Osunsanmi stated that Yeoh leaving the series was a big deal for the cast and crew, and they wanted the episodes to be "a send-off [fit for] an Emperor". Yeoh's last day of filming on the series was very emotional for the whole crew. Yeoh found it very difficult to leave the series and the cast and crew, and still found it upsetting to talk about after the episodes were released in December 2020, but she agreed with Kurtzman and Paradise that it was necessary for the character if they were going to make the planned spin-off series.

===Music===
Composer Jeff Russo reprises his music for the Mirror Universe from the series' first season during the episodes. He explained that he had been "alluding" to this music to represent Georgiou in earlier episodes, but reprises it fully in "Terra Firma" with the return to the Mirror Universe, even if it is unclear if this is "reality, hallucination, or what's going on".

== Release ==
"Terra Firma, Part 1" was released for streaming on CBS All Access in the United States on December 10, 2020, with "Terra Firma, Part 2" released on All Access on December 17. Bell Media broadcast the episodes in Canada on the specialty channels CTV Sci-Fi Channel (English) and Z (French) on the same day as the U.S., before streaming the episodes on Crave. Netflix has streaming rights for the series in another 188 countries, and released each episode for streaming within 24 hours of its U.S. debut.

== Reception ==
The episodes were widely well-received across general websites and review forums, with commenters likening to Georgiou's return to the Mirror Universe in the plot; however some criticism was noted about the episodes, with some reviewers commenting that the two-parter episode could have been just one normal episode.
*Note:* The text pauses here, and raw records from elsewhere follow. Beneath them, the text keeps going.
$ cat src/rtl/gppm_sequencer_if.sv
// Bundle of the sequencer's program-memory, datapath-control and run-status signals.
// The master side is the sequencer; the slave side is the memory/datapath environment.
interface gppm_sequencer_if #(
    parameter int PC_W  = 8,
    parameter int CNT_W = 16
);
    logic              start;
    logic [PC_W-1:0]   imem_addr;
    logic [31:0]       imem_data;
    logic              isZero;
    logic [3:0]        raddr1;
    logic [3:0]        raddr2;
    logic [3:0]        waddr;
    logic [3:0]        func;
    logic              wen;
    logic              wdsrc;
    logic [31:0]       constant;
    logic              busy;
    logic              done;
    logic              err;
    logic [CNT_W-1:0]  icount;

    modport master (
        input  start, imem_data, isZero,
        output imem_addr, raddr1, raddr2, waddr, func, wen, wdsrc, constant,
               busy, done, err, icount
    );

    modport slave (
        output start, imem_data, isZero,
        input  imem_addr, raddr1, raddr2, waddr, func, wen, wdsrc, constant,
               busy, done, err, icount
    );
endinterface

$ cat src/rtl/gppm_sequencer.sv
// Microcoded control sequencer: fetches 32-bit instructions from a combinational
// program memory and drives register/ALU datapath controls, with start/busy/done status.
module gppm_sequencer #(
    parameter int PC_W  = 8,
    parameter int CNT_W = 16
) (
    input  logic              clk,
    input  logic              rst_n,
    gppm_sequencer_if.master  bus
);

    localparam logic [3:0] OP_NOP  = 4'd0;
    localparam logic [3:0] OP_ALU  = 4'd1;
    localparam logic [3:0] OP_LDI  = 4'd2;
    localparam logic [3:0] OP_JMP  = 4'd3;
    localparam logic [3:0] OP_BZ   = 4'd4;
    localparam logic [3:0] OP_BNZ  = 4'd5;
    localparam logic [3:0] OP_HALT = 4'd6;

    // IR keeps only the bits that are ever decoded: [31:12] plus the target field.
    localparam int IR_W = 20 + PC_W;

    localparam logic [PC_W-1:0]  PC_ZERO  = {PC_W{1'b0}};
    localparam logic [PC_W-1:0]  PC_ONE   = {{(PC_W-1){1'b0}}, 1'b1};
    localparam logic [CNT_W-1:0] CNT_ZERO = {CNT_W{1'b0}};
    localparam logic [CNT_W-1:0] CNT_ONE  = {{(CNT_W-1){1'b0}}, 1'b1};
    localparam logic [CNT_W-1:0] CNT_MAX  = {CNT_W{1'b1}};

    typedef enum logic [2:0] {
        ST_IDLE  = 3'd0,
        ST_FETCH = 3'd1,
        ST_EXEC  = 3'd2,
        ST_IMM   = 3'd3,
        ST_DONE  = 3'd4
    } state_t;

    state_t            state_r;
    state_t            state_s;
    logic [PC_W-1:0]   pc_r;
    logic [PC_W-1:0]   pc_s;
    logic [IR_W-1:0]   ir_r;
    logic [IR_W-1:0]   ir_s;
    logic [CNT_W-1:0]  icount_r;
    logic [CNT_W-1:0]  icount_s;
    logic              err_r;
    logic              err_s;
    logic              busy_r;
    logic              done_r;

    logic              wen_s;
    logic              wdsrc_s;
    logic [31:0]       constant_s;

    logic [3:0]        ir_op_s;
    logic [3:0]        ir_waddr_s;
    logic [3:0]        ir_raddr1_s;
    logic [3:0]        ir_raddr2_s;
    logic [3:0]        ir_func_s;
    logic [PC_W-1:0]   ir_target_s;

    assign ir_op_s     = ir_r[IR_W-1  -: 4];
    assign ir_waddr_s  = ir_r[IR_W-5  -: 4];
    assign ir_raddr1_s = ir_r[IR_W-9  -: 4];
    assign ir_raddr2_s = ir_r[IR_W-13 -: 4];
    assign ir_func_s   = ir_r[IR_W-17 -: 4];
    assign ir_target_s = ir_r[PC_W-1:0];

    // Retired-instruction counter sticks at all-ones instead of wrapping.
    function automatic logic [CNT_W-1:0] sat_inc(input logic [CNT_W-1:0] v);
        if (v == CNT_MAX) begin
            sat_inc = v;
        end else begin
            sat_inc = v + CNT_ONE;
        end
    endfunction

    function automatic logic is_busy_state(input state_t s);
        is_busy_state = (s == ST_FETCH) || (s == ST_EXEC) || (s == ST_IMM);
    endfunction

    // Next-state, next-architectural-state and datapath control decode.
    always_comb begin
        state_s    = state_r;
        pc_s       = pc_r;
        ir_s       = ir_r;
        icount_s   = icount_r;
        err_s      = err_r;
        wen_s      = 1'b0;
        wdsrc_s    = 1'b0;
        constant_s = 32'd0;

        case (state_r)
            ST_IDLE: begin
                if (bus.start) begin
                    state_s  = ST_FETCH;
                    pc_s     = PC_ZERO;
                    icount_s = CNT_ZERO;
                    err_s    = 1'b0;
                end else begin
                    state_s  = ST_IDLE;
                end
            end

            ST_FETCH: begin
                ir_s    = {bus.imem_data[31:12], bus.imem_data[PC_W-1:0]};
                pc_s    = pc_r + PC_ONE;
                state_s = ST_EXEC;
            end

            ST_EXEC: begin
                case (ir_op_s)
                    OP_NOP: begin
                        icount_s = sat_inc(icount_r);
                        state_s  = ST_FETCH;
                    end
                    OP_ALU: begin
                        wen_s    = 1'b1;
                        wdsrc_s  = 1'b1;
                        icount_s = sat_inc(icount_r);
                        state_s  = ST_FETCH;
                    end
                    OP_LDI: begin
                        state_s  = ST_IMM;
                    end
                    OP_JMP: begin
                        pc_s     = ir_target_s;
                        icount_s = sat_inc(icount_r);
                        state_s  = ST_FETCH;
                    end
                    // isZero reflects the register file before this edge's write.
                    OP_BZ: begin
                        if (bus.isZero) begin
                            pc_s = ir_target_s;
                        end else begin
                            pc_s = pc_r;
                        end
                        icount_s = sat_inc(icount_r);
                        state_s  = ST_FETCH;
                    end
                    OP_BNZ: begin
                        if (!bus.isZero) begin
                            pc_s = ir_target_s;
                        end else begin
                            pc_s = pc_r;
                        end
                        icount_s = sat_inc(icount_r);
                        state_s  = ST_FETCH;
                    end
                    OP_HALT: begin
                        state_s  = ST_DONE;
                    end
                    default: begin
                        err_s    = 1'b1;
                        state_s  = ST_DONE;
                    end
                endcase
            end

            // Second LDI word is the immediate; pc wraps naturally at 2^PC_W.
            ST_IMM: begin
                constant_s = bus.imem_data;
                wen_s      = 1'b1;
                wdsrc_s    = 1'b0;
                pc_s       = pc_r + PC_ONE;
                icount_s   = sat_inc(icount_r);
                state_s    = ST_FETCH;
            end

            ST_DONE: begin
                state_s = ST_IDLE;
            end

            default: begin
                state_s = ST_IDLE;
            end
        endcase
    end

    // State, architectural registers and registered status flags.
    always_ff @(posedge clk or negedge rst_n) begin
        if (!rst_n) begin
            state_r  <= ST_IDLE;
            pc_r     <= PC_ZERO;
            ir_r     <= {IR_W{1'b0}};
            icount_r <= CNT_ZERO;
            err_r    <= 1'b0;
            busy_r   <= 1'b0;
            done_r   <= 1'b0;
        end else begin
            state_r  <= state_s;
            pc_r     <= pc_s;
            ir_r     <= ir_s;
            icount_r <= icount_s;
            err_r    <= err_s;
            busy_r   <= is_busy_state(state_s);
            done_r   <= (state_s == ST_DONE);
        end
    end

    // wen decodes from the async-reset state, so reset kills a write immediately.
    assign bus.imem_addr = pc_r;
    assign bus.raddr1    = ir_raddr1_s;
    assign bus.raddr2    = ir_raddr2_s;
    assign bus.waddr     = ir_waddr_s;
    assign bus.func      = ir_func_s;
    assign bus.wen       = wen_s;
    assign bus.wdsrc     = wdsrc_s;
    assign bus.constant  = constant_s;
    assign bus.busy      = busy_r;
    assign bus.done      = done_r;
    assign bus.err       = err_r;
    assign bus.icount    = icount_r;

endmodule

$ cat src/flat_wrapper.sv
// flat-port wrapper written by rule: the top's interface ports become plain ports
module gppm_sequencer_flat 
#(
    parameter int PC_W  = 8,
    parameter int CNT_W = 16
)
  (clk, rst_n, bus_start, bus_imem_data, bus_isZero, bus_imem_addr, bus_raddr1, bus_raddr2, bus_waddr, bus_func, bus_wen, bus_wdsrc, bus_constant, bus_busy, bus_done, bus_err, bus_icount);
  gppm_sequencer_if #(.PC_W(PC_W), .CNT_W(CNT_W)) bus_i ();
  input  logic clk;
  input  logic rst_n;
  input wire logic [$bits(bus_i.start)-1:0] bus_start;
  input wire logic [$bits(bus_i.imem_data)-1:0] bus_imem_data;
  input wire logic [$bits(bus_i.isZero)-1:0] bus_isZero;
  output wire logic [$bits(bus_i.imem_addr)-1:0] bus_imem_addr;
  output wire logic [$bits(bus_i.raddr1)-1:0] bus_raddr1;
  output wire logic [$bits(bus_i.raddr2)-1:0] bus_raddr2;
  output wire logic [$bits(bus_i.waddr)-1:0] bus_waddr;
  output wire logic [$bits(bus_i.func)-1:0] bus_func;
  output wire logic [$bits(bus_i.wen)-1:0] bus_wen;
  output wire logic [$bits(bus_i.wdsrc)-1:0] bus_wdsrc;
  output wire logic [$bits(bus_i.constant)-1:0] bus_constant;
  output wire logic [$bits(bus_i.busy)-1:0] bus_busy;
  output wire logic [$bits(bus_i.done)-1:0] bus_done;
  output wire logic [$bits(bus_i.err)-1:0] bus_err;
  output wire logic [$bits(bus_i.icount)-1:0] bus_icount;
  assign bus_i.start = bus_start;
  assign bus_i.imem_data = bus_imem_data;
  assign bus_i.isZero = bus_isZero;
  assign bus_imem_addr = bus_i.imem_addr;
  assign bus_raddr1 = bus_i.raddr1;
  assign bus_raddr2 = bus_i.raddr2;
  assign bus_waddr = bus_i.waddr;
  assign bus_func = bus_i.func;
  assign bus_wen = bus_i.wen;
  assign bus_wdsrc = bus_i.wdsrc;
  assign bus_constant = bus_i.constant;
  assign bus_busy = bus_i.busy;
  assign bus_done = bus_i.done;
  assign bus_err = bus_i.err;
  assign bus_icount = bus_i.icount;
  gppm_sequencer #(.PC_W(PC_W), .CNT_W(CNT_W)) u_core (.clk(clk), .rst_n(rst_n), .bus(bus_i));
endmodule
$ cat config.mk
export PLATFORM = sky130hd
export DESIGN_NAME = gppm_sequencer_flat
export DESIGN_NICKNAME = d
export VERILOG_FILES = /design/src/rtl/gppm_sequencer_if.sv /design/src/rtl/gppm_sequencer.sv /design/src/flat_wrapper.sv
export SDC_FILE = /design/constraint.sdc
export NUM_CORES = 1
export LEC_CHECK = 0
export ABC_AREA = 1
export BUFFER_PORTS_ARGS = -buffer_cell sky130_fd_sc_hd__clkbuf_2
export CAP_MARGIN = 15
export CORE_MARGIN = 2
export CORE_UTILIZATION = 30
export CTS_BUF_LIST = sky130_fd_sc_hd__clkbuf_8
export CTS_CLUSTER_DIAMETER = 100
export DETAILED_ROUTE_END_ITERATION = 10
export PLACE_DENSITY = 0.64
export SYNTH_ARGS = -nofsm -noshare
export SYNTH_HDL_FRONTEND = slang
export SYNTH_SLANG_ARGS = --single-unit
$ cat constraint.sdc
create_clock -name clk -period 1.9 [get_ports clk]
set_clock_uncertainty 0.05 [all_clocks]
set_input_delay 0.285 -clock clk [delete_from_list [all_inputs] [get_ports clk]]
set_output_delay 0.285 -clock clk [all_outputs]
set_load 0.01 [all_outputs]
Word-level counts from Yosys, hierarchy flattened
Index checks and enable logic that the tools add are counted.

storage, ports and cells
  register bits after elaboration = 58
  output and inout bits = 77
  logic and storage cells = 61

cells by class
  add/subtract/negate cells = 2
  equal/unequal tests = 20
  muxes and demuxes = 19
  reduce and logical (&&, ||, !) cells = 13

operators by type and width
  cell                                                  count
  2-to-1 mux 16 bit                                     3
  one-hot mux 16 bit (3 select lines)                   1
  one-hot mux 8 bit (3 select lines)                    2
  2-to-1 mux 32 bit                                     1
  2-to-1 mux 8 bit                                      3
  adder 16 x 1 -> 16 bit (second input constant)        1
  equality test 16 bit (second input constant)          1
  equality test 3 x 2 -> 1 bit (second input constant)  4
  equality test 4 x 3 -> 1 bit (second input constant)  3
  one-hot mux 3 bit (4 select lines)                    1
  adder 8 x 1 -> 8 bit (second input constant)          1
  equality test 4 x 2 -> 1 bit (second input constant)  2
  OR reduction 7 bit                                    1
  equality test 3 x 1 -> 1 bit (second input constant)  2
  != test 2 bit (second input constant)                 3
  != test 3 bit (second input constant)                 2
  one-hot mux 3 bit (2 select lines)                    1
  AND reduction 3 bit                                   2
  nonzero test 3 bit                                    2
  2-to-1 mux 1 bit                                      5
  AND reduction 5 bit                                   1
  OR reduction 5 bit                                    1
  equality test 4 x 1 -> 1 bit (second input constant)  1
  logical NOT 4 bit                                     1
  7 further kinds                                       9

Logic depth before layout (Yosys ltp)
Gate-level depths: netlist (run 1).

  depth in word-level cells = 7
  depth in mapped cells = 10

Worst setup path after synthesis (run 1)
Ideal clock, no wire load.

  path kind = register -> register
  start = register u_core.icount_r[0], in the netlist u_core.bus.icount[0]
  end = register u_core.icount_r[15], in the netlist u_core.bus.icount[15]
  arrival = 1.558 ns
  slack = 0.227 ns
  stages on the path, launching flop included = 11
  buffers on the path = 1
  period minus slack after synthesis = 1.673 ns
  cells stage by stage = dfrtp_1 > ha_1 > nand2_1 > nor2_2 > nand2_2 > o21ai_2 > nand2_4 > nand2_4 > buf_6 > nand2_1 > nand2_1

between the ends
  word-level cells in the longest chain between the ends = 4
  elaborated cells between the ends (all ways) = 5
  those cells by class = add/sub (1); eq/ne (1); mux (3)

ends and longest elaborated chain
  item                                                            RTL line                                    source
  start, declared                                                 gppm_sequencer.sv:43                        logic [CNT_W-1:0] icount_r;
  start signal, assigned                                          gppm_sequencer.sv:193                       icount_r <= icount_s;
  adder 16 x 1 -> 16 bit or equality test 16 bit (tied branches)  gppm_sequencer.sv:73, gppm_sequencer.sv:70
  2-to-1 mux 16 bit (*)                                           gppm_sequencer.sv:70                        if (v == CNT_MAX) begin
  2-to-1 mux 16 bit                                               n/a
  one-hot mux 16 bit (3 select lines) (*)                         gppm_sequencer.sv:92                        case (state_r)

Every way passes the cells marked *; elsewhere a longest branch is shown, timed or not. The select of a mux whose other input is x is not followed.
A chain may end at the register's enable or synchronous reset.

Worst setup path after layout (run 1)
  start = register u_core.state_r[1]
  end = output port bus_constant[16]

between the ends
  word-level cells in the longest chain between the ends = 2

ends and longest elaborated chain
  item                          RTL line               source
  start, declared               gppm_sequencer.sv:37   state_t state_r;
  start signal, assigned        gppm_sequencer.sv:190  state_r <= state_s;
  equality test 3 x 2 -> 1 bit  gppm_sequencer.sv:92
  2-to-1 mux 32 bit             gppm_sequencer.sv:92
  end, declared                 flat_wrapper.sv:21     output wire logic [$bits(bus_i.constant)-1:0] bus_constant;

No other way between the ends.

==> summary.md, run 1 <==
| Metric | Value |
|---|---|
| Unique cell type count in the Yosys netlist | `31` |
| Kind of launch point of the worst setup path | `flip-flop` |
| Share of synthesized area spent on multiplexers | `0` |
| Highest Clock Rate | `552 MHz` |
| Placement Setup Slack | `0.170 ns` |
| Average vias per placed instance | `4.43` |
| Global routing met2 resource utilization | `0.245` |
| Yosys reg bits | `58` |
| CP arrival | `1.48 ns` |
| Clock Sinks | `58` |
| Type of the worst setup path | `reg -> out` |
| Post-detailed-route wirelength per cell | `~12 um` |
| Largest family of logic cells by synthesized area | `simple AND/OR/NAND/NOR gates` |
| Internal cell power | `~3400 uW` |
| Final setup violation count | `0` |
| Sequential share of power | `0.347` |
| Quantity of I/O buffers inserted on ports | `112` |
| Final hold violation count | `0` |
| Setup TNS after final layout | `0 ns` |
| Total number of vias | `3176` |
| Most frequent standard cell in the layout excluding fill and tap cells | `nand2_1` |
| Clock period minus worst slack | `1.81 ns` |
| Number of warnings issued by yosys | `0` |
| Max transition margin | `0.736` |
| Placed cell count | `696` |
| Average cell area after synthesis | `about 7.1 um^2` |
| Xor-xnor portion of the synthesized cell area | `0.0160` |
| Most used cells in the layout excluding fill and tap cells | `nand2_1 (143), clkbuf_2 (112), nor2_1 (71), inv_1 (58), dfrtp_1 (57)` |
| Drt initial violations | `about 170` |
| Outcome | `completed` |
| Effective utilization at floorplan | `0.306` |
| Number of core rows | `38` |
| Post-layout worst setup margin | `0.0869 ns` |
| Share of the clock period used by the worst path after layout | `0.954` |
| NetSw | `2460 uW` |
| Share of the synthesized area in compound gates (AO/OA/AOI/OAI) | `0.0773` |
| Clock network fraction of total power | `0.229` |
| Most heavily used metal layer in global routing | `met2` |
| Global-route wire length before repair | `around 14000 um` |
| Fillcell total | `about 1200` |
| Gate power share | `0.424` |
| TritonCTS clock tree | `yes` |
| Slew at the pin closest to its max-slew limit | `0.395 ns` |
| Count of flip-flops with a built-in enable after synthesis | `0` |
| Num CTS Buffers | `9` |
| Wire length reported by the detailed router | `8420 um` |
| Classification of the worst-slack hold path | `in -> reg` |
| Number of global-route vias before repair | `3012` |
| Simple-gate area share of the yosys netlist | `0.337` |
| Insertion delay to the later sink of the worst-skew pair | `0.34 ns` |
| Buffer cell driving the clock tree root | `clkbuf_8` |
| Post-layout util | `0.396` |
| Net count after synthesis | `502` |
| Cell area after synthesis | `around 3300 um^2` |
| Fraction of layout instances using a drive strength above 1 | `0.274` |
| Placer congestion estimate | `0.830` |
| Unrepaired setup endpoints after global routing | `no` |
| Worst IR drop on VDD | `0.502 mV` |
| Cells after Synth | `between 400 and 500` |
| Tightest hold margin | `around 0.15 ns` |
| Switch share | `0.420` |
| Required time at the endpoint of the critical path | `1.56 ns` |
| I/O pin total | `113` |
| Die Footprint | `11800 um^2` |
| Biggest fanout along the worst timing path | `17` |
| Final count of pins violating max slew | `0` |
| Adder-cell share of the synthesized area | `0.00761` |
| Pin count of the biggest net entering global routing | `59` |
| Antenna-violating nets left | `0` |
| Worst-path clk slew | `0.07 ns` |
| DRC violation count after routing | `0` |
| Antenna Diode Count | `0` |
| Initial antenna violation count | `0` |
| Horizontal die dimension | `109 um` |
| GR Layer Usage met1 | `0.193` |
| GRT Residual Overflow | `0` |
| Total Nets Final | `610` |
| Buffers from clock root to sink, at most | `2` |
| Pre-Repair DR Iteration Count | `4` |
| Met3 usage in global routing | `0.0287` |
| Setup crit end kind | `primary output` |
| Htree depth | `3` |
| Share of synthesized registers carrying an async set or reset | `1.00` |
| Static leakage | `0.00235 uW` |
| Half-perimeter wire length after placement | `5920 um` |
| Core ar. | `10700 um^2` |
| Dominant register cell in the synthesized netlist | `dfrtp_1` |
| Die span in y | `109 um` |
| Growth of design area from synthesis to finish | `29.5%` |
| Max Cap Violations | `0` |
| Global-route total usage across every layer | `0.149` |
| Total power per unit cell area | `approximately 1400 nW/um^2` |
| Post-synthesis sequential area ratio | `0.442` |
| Final std cells w/o fill | `around 700` |
==> area by class of cell <==
class / instances / area, um^2 / area share
clock buffer: 12 / 165 / 0.0388
clock inverter: 4 / 72.6 / 0.0170
inverter: 60 / 225 / 0.0529
multi-input combinational: 319 / 1470 / 0.345
sequential: 58 / 1450 / 0.341
tap: 140 / 175 / 0.0412
timing repair buffer: 124 / 696 / 0.163
==> state kept, by name, indices dropped and copies added (netlist names) <==
register / flops
u_core.bus.busy: 1
u_core.ir_r: 28
u_core.bus.icount: 16
u_core.bus.done: 1
u_core.state_r: 3
u_core.bus.err: 1
u_core.bus.imem_addr: 8
==> worst paths after layout <==
kind                                           start                     to  slack (ns)  cells after the start
min in group asynchronous                      rst_n   u_core.bus.icount[5]        0.42                      3
worst min register to register        u_core.ir_r[9]         u_core.ir_r[9]        0.44                      2
worst max-delay path               u_core.state_r[1]       bus_constant[16]        0.09                      6
worst min-delay path               bus_imem_data[26]        u_core.ir_r[22]        0.15                      3
worst max register to register  u_core.bus.icount[1]  u_core.bus.icount[12]        0.17                      9
max in group asynchronous                      rst_n   u_core.bus.icount[0]        1.08                      3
A review on TrekCore noted the character development story arcs, as well. "But as the plot drags on, you're left waiting for the other shoe to drop. Characters continue to give hints about how Georgiou remains weak and vulnerable, even though she is convinced she's changing the future," said Tell-Tale TV. "It's hard to ever buy that Mirror Burnham changed her loyalty back to Georgiou."
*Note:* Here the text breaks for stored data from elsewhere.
==> src/rtl/dpram_burst_reader.sv <==
// Read-side burst sequencer for the dpram sample buffer: issues wrapping reads,
// absorbs the 1-cycle registered RAM latency and streams words out as valid/ready.
module dpram_burst_reader #(
    parameter int ASZ = 10,
    parameter int DSZ = 16
) (
    input  logic           clk,
    input  logic           rst_n,
    input  logic           start,
    input  logic [ASZ-1:0] base_addr,
    input  logic [ASZ:0]   len,
    output logic [ASZ-1:0] rd_addr,
    input  logic [DSZ-1:0] rd_data,
    output logic [DSZ-1:0] m_data,
    output logic           m_valid,
    input  logic           m_ready,
    output logic           m_last,
    output logic           busy,
    output logic           done
);

    typedef enum logic [1:0] {
        S_IDLE  = 2'd0,
        S_RUN   = 2'd1,
        S_DRAIN = 2'd2,
        S_DONE  = 2'd3
    } state_t;

    localparam logic [ASZ:0]   REM_ONE  = {{ASZ{1'b0}}, 1'b1};
    localparam logic [ASZ:0]   REM_ZERO = {(ASZ+1){1'b0}};
    localparam logic [ASZ-1:0] ADDR_ONE = {{(ASZ-1){1'b0}}, 1'b1};

    state_t         state_q, state_d;
    logic [ASZ-1:0] rd_addr_q, rd_addr_d;
    logic [ASZ:0]   remaining_q, remaining_d;
    logic           infl_q, infl_d;
    logic           infl_last_q, infl_last_d;
    logic [1:0]     occ_q, occ_d;
    logic [DSZ-1:0] head_data_q, head_data_d;
    logic           head_last_q, head_last_d;
    logic [DSZ-1:0] tail_data_q, tail_data_d;
    logic           tail_last_q, tail_last_d;
    logic           m_valid_q, m_valid_d;
    logic           busy_q, busy_d;
    logic           done_q, done_d;

    logic           pop_s;
    logic           push_s;
    logic           issue_s;
    logic [2:0]     level_s;

    // Next-state logic: read issue, skid-buffer update, FSM and registered outputs.
    always_comb begin
        state_d     = state_q;
        rd_addr_d   = rd_addr_q;
        remaining_d = remaining_q;
        occ_d       = occ_q;
        head_data_d = head_data_q;
        head_last_d = head_last_q;
        tail_data_d = tail_data_q;
        tail_last_d = tail_last_q;

        pop_s   = m_valid_q & m_ready;
        push_s  = infl_q;
        // Entries that will be held once this cycle's pop and the in-flight read settle.
        level_s = {1'b0, occ_q} + {2'b00, infl_q} - {2'b00, pop_s};
        issue_s = (state_q == S_RUN) && (level_s < 3'd2);

        infl_d      = issue_s;
        infl_last_d = issue_s && (remaining_q == REM_ONE);

        if (issue_s) begin
            rd_addr_d   = rd_addr_q + ADDR_ONE;
            remaining_d = remaining_q - REM_ONE;
        end else begin
            rd_addr_d   = rd_addr_q;
            remaining_d = remaining_q;
        end

        // The head entry is the output register, so it only moves on pop or fill-from-empty.
        case (occ_q)
            2'd0: begin
                if (push_s) begin
                    head_data_d = rd_data;
                    head_last_d = infl_last_q;
                    occ_d       = 2'd1;
                end else begin
                    occ_d = 2'd0;
                end
            end
            2'd1: begin
                case ({push_s, pop_s})
                    2'b11: begin
                        head_data_d = rd_data;
                        head_last_d = infl_last_q;
                    end
                    2'b10: begin
                        tail_data_d = rd_data;
                        tail_last_d = infl_last_q;
                        occ_d       = 2'd2;
                    end
                    2'b01:   occ_d = 2'd0;
                    default: occ_d = 2'd1;
                endcase
            end
            2'd2: begin
                case ({push_s, pop_s})
                    2'b11: begin
                        head_data_d = tail_data_q;
                        head_last_d = tail_last_q;
                        tail_data_d = rd_data;
                        tail_last_d = infl_last_q;
                    end
                    2'b01: begin
                        head_data_d = tail_data_q;
                        head_last_d = tail_last_q;
                        occ_d       = 2'd1;
                    end
                    default: occ_d = 2'd2;
                endcase
            end
            default: occ_d = 2'd0;
        endcase

        case (state_q)
            S_IDLE: begin
                if (start) begin
                    rd_addr_d   = base_addr;
                    remaining_d = len;
                    state_d     = (len == REM_ZERO) ? S_DONE : S_RUN;
                end else begin
                    state_d = S_IDLE;
                end
            end
            S_RUN: begin
                if (issue_s && (remaining_q == REM_ONE)) begin
                    state_d = S_DRAIN;
                end else begin
                    state_d = S_RUN;
                end
            end
            S_DRAIN: begin
                // Looking at occ_d lets done follow the final handshake by one cycle.
                if (!infl_q && (occ_d == 2'd0)) begin
                    state_d = S_DONE;
                end else begin
                    state_d = S_DRAIN;
                end
            end
            S_DONE:  state_d = S_IDLE;
            default: state_d = S_IDLE;
        endcase

        m_valid_d = (occ_d != 2'd0);
        busy_d    = (state_d != S_IDLE);
        done_d    = (state_d == S_DONE);
    end

    // State and output registers with synchronous active-low reset.
    always_ff @(posedge clk) begin
        if (!rst_n) begin
            state_q     <= S_IDLE;
            rd_addr_q   <= {ASZ{1'b0}};
            remaining_q <= {(ASZ+1){1'b0}};
            infl_q      <= 1'b0;
            infl_last_q <= 1'b0;
            occ_q       <= 2'd0;
            head_data_q <= {DSZ{1'b0}};
            head_last_q <= 1'b0;
            tail_data_q <= {DSZ{1'b0}};
            tail_last_q <= 1'b0;
            m_valid_q   <= 1'b0;
            busy_q      <= 1'b0;
            done_q      <= 1'b0;
        end else begin
            state_q     <= state_d;
            rd_addr_q   <= rd_addr_d;
            remaining_q <= remaining_d;
            infl_q      <= infl_d;
            infl_last_q <= infl_last_d;
            occ_q       <= occ_d;
            head_data_q <= head_data_d;
            head_last_q <= head_last_d;
            tail_data_q <= tail_data_d;
            tail_last_q <= tail_last_d;
            m_valid_q   <= m_valid_d;
            busy_q      <= busy_d;
            done_q      <= done_d;
        end
    end

    assign rd_addr = rd_addr_q;
    assign m_data  = head_data_q;
    assign m_last  = head_last_q;
    assign m_valid = m_valid_q;
    assign busy    = busy_q;
    assign done    = done_q;

    skid_no_overflow: assert property (@(posedge clk) disable iff (!rst_n)
        !(push_s && !pop_s && (occ_q == 2'd2)));

endmodule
TheYoungFolks split "Terra Firma, Part 1" into two halves: one that takes place in the Prime Universe, and one in the Mirror Universe. They noted that the second half was "by far" the better one, and also commented on the character development and emotional moments dropped in the middle of the episode. FanSided called the episode "overlong" and "lackluster" and thought that Georgiou's story arc across the episode was weak and that the character "deserved better." Another site, What To Watch, had mixed feelings about Part 2, calling it "predictable but satisfying. About the first half of the double-episode, their review said that the likability of the first episode depends on the conflict resolution of the second half.

== Aftershow ==

Episodes of Discoverys aftershow The Ready Room, hosted by Wil Wheaton, were released after both parts of "Terra Firma". The aftershow episode for the first part featured several actors for the series' bridge crew: Emily Coutts, Oyin Oladejo, Patrick Kwok-Choon, Ronnie Rowe Jr., and Sara Mitich. The second aftershow episode featured Yeoh.